Published: 16 Nov 2024, Last Modified: 26 Nov 2024LoG 2024 PosterEveryoneRevisionsBibTeXCC BY 4.0
Keywords: graph neural networks, dynamic graph, higher order network, time series data, temporal network, random graph ensembles
Abstract: The modelling of temporal patterns in dynamic graphs is an important current research issue in the development of time-aware Graph Neural Networks (GNNs).
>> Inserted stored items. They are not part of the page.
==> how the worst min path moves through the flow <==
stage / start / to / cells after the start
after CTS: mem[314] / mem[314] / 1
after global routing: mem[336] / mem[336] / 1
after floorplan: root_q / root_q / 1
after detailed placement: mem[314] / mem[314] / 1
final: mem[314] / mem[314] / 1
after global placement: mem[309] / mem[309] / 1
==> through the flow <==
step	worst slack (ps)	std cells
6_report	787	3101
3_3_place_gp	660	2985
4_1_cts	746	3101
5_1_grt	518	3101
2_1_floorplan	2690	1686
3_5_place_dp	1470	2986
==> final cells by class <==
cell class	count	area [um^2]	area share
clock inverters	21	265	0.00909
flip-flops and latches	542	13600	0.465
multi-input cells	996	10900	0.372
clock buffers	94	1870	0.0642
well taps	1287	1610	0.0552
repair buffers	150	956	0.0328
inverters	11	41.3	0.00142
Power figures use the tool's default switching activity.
**config.mk**
```make
export PLATFORM = sky130hd
export DESIGN_NAME = count_sequencer_ctrl
export DESIGN_NICKNAME = d
export VERILOG_FILES = /design/src/rtl/count_sequencer_ctrl.sv
export SDC_FILE = /design/constraint.sdc
export NUM_CORES = 1
export LEC_CHECK = 0
export ABC_CLOCK_PERIOD_IN_PS = 2400
export CAP_MARGIN = 30
export CORE_MARGIN = 2
export CORE_UTILIZATION = 50
export CTS_BUF_LIST = sky130_fd_sc_hd__clkbuf_2 sky130_fd_sc_hd__clkbuf_4 sky130_fd_sc_hd__clkbuf_8
export DETAILED_ROUTE_END_ITERATION = 6
export GPL_TIMING_DRIVEN = 0
export PLACE_DENSITY = 0.87
export SLEW_MARGIN = 40
export SYNTH_ARGS = -nofsm -noshare
export SYNTH_HDL_FRONTEND = slang
export SYNTH_SLANG_ARGS = --single-unit
```
**constraint.sdc**
```tcl
create_clock -name clk -period 2.4 [get_ports clk]
set_clock_uncertainty 0.1 [all_clocks]
set_input_delay 0.72 -clock clk [delete_from_list [all_inputs] [get_ports clk]]
set_output_delay 0.72 -clock clk [all_outputs]
set_load 0.005 [all_outputs]
```
## config.mk

```make
export PLATFORM = sky130hd
export DESIGN_NAME = hex_display_scanner
export DESIGN_NICKNAME = d
export VERILOG_FILES = /design/src/rtl/hex_display_pkg.sv /design/src/rtl/scan_tick_gen.sv /design/src/rtl/hex_display_scanner.sv
export SDC_FILE = /design/constraint.sdc
export NUM_CORES = 1
export LEC_CHECK = 0
export BUFFER_PORTS_ARGS = -buffer_cell sky130_fd_sc_hd__buf_2
export CORE_MARGIN = 8
export CORE_UTILIZATION = 35
export CTS_BUF_LIST = sky130_fd_sc_hd__clkbuf_16
export CTS_CLUSTER_DIAMETER = 50
export DETAILED_ROUTE_END_ITERATION = 7
export SLEW_MARGIN = 15
export SYNTH_ARGS = -nofsm -noshare
export SYNTH_HDL_FRONTEND = slang
export SYNTH_HIERARCHICAL = 1
export SYNTH_SLANG_ARGS = --single-unit
export TNS_END_PERCENT = 50
```

## constraint.sdc

```tcl
create_clock -name i_clk -period 3.6 [get_ports i_clk]
set_input_delay 0.72 -clock i_clk [delete_from_list [all_inputs] [get_ports i_clk]]
set_output_delay 0.72 -clock i_clk [all_outputs]
set_load 0.03 [all_outputs]
```
[config.mk]
export PLATFORM = sky130hd
export DESIGN_NAME = ahb_master_arbiter
export DESIGN_NICKNAME = d
export VERILOG_FILES = /design/src/rtl/ahb_pkg.sv /design/src/rtl/rr_arbiter.sv /design/src/rtl/ahb_master_arbiter.sv
export SDC_FILE = /design/constraint.sdc
export NUM_CORES = 1
export LEC_CHECK = 0
export CORE_AREA = 2 2 161 163
export CTS_CLUSTER_DIAMETER = 30
export CTS_CLUSTER_SIZE = 25
export DETAILED_ROUTE_END_ITERATION = 16
export DIE_AREA = 0 0 163 165
export GPL_ROUTABILITY_DRIVEN = 0
export PLACE_DENSITY_LB_ADDON = 0.05
export SETUP_SLACK_MARGIN = 0.2
export SLEW_MARGIN = 20
export SYNTH_ARGS = -nofsm -noshare
export SYNTH_HDL_FRONTEND = slang
export SYNTH_SLANG_ARGS = --single-unit
[constraint.sdc]
create_clock -name Hclk -period 3.69 [get_ports Hclk]
set_clock_uncertainty 0.05 [all_clocks]
set_input_delay 0.738 -clock Hclk [delete_from_list [all_inputs] [get_ports Hclk]]
set_output_delay 0.738 -clock Hclk [all_outputs]
set_load 0.05 [all_outputs]
[src/rtl/ahb_pkg.sv]
// Shared AHB encodings and the arbiter state type used by ahb_master_arbiter.
package ahb_pkg;

  // AHB transfer type. Only IDLE and NONSEQ are ever driven by this master.
  typedef enum logic [1:0] {
    HTRANS_IDLE   = 2'b00,
    HTRANS_BUSY   = 2'b01,
    HTRANS_NONSEQ = 2'b10,
    HTRANS_SEQ    = 2'b11
  } htrans_t;

  localparam logic [1:0] HRESP_OKAY    = 2'b00;
  localparam logic [1:0] HRESP_ERROR   = 2'b01;

  localparam logic [2:0] HBURST_SINGLE = 3'b000;

  // Arbiter sequencing: pick a requester, drive its address phase, then its data phase.
  typedef enum logic [1:0] {
    ST_IDLE,
    ST_ADDR,
    ST_DATA
  } arb_state_t;

endpackage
However, whether or not a specific sequence of events in a temporal graph constitutes a temporal pattern not only depends on the frequency of its occurrence. We must also consider whether it deviates from what is expected in a temporal graph where timestamps are randomly shuffled. While accounting for such a random baseline is important to model temporal patterns, it has mostly been ignored by current temporal graph neural networks. To address this issue we propose HYPA-DBGNN, a novel two-step approach that combines (i) the inference of anomalous sequential patterns in time series data on graphs based on a statistically principled null model, with (ii) a neural message passing approach that utilizes a higher-order De Bruijn graph whose edges capture overrepresented sequential patterns. Our method leverages hypergeometric graph ensembles to identify anomalous edges within both first- and higher-order De Bruijn graphs, which encode the temporal ordering of events. Consequently, the model introduces an inductive bias that enhances model interpretability and leads to improved performance.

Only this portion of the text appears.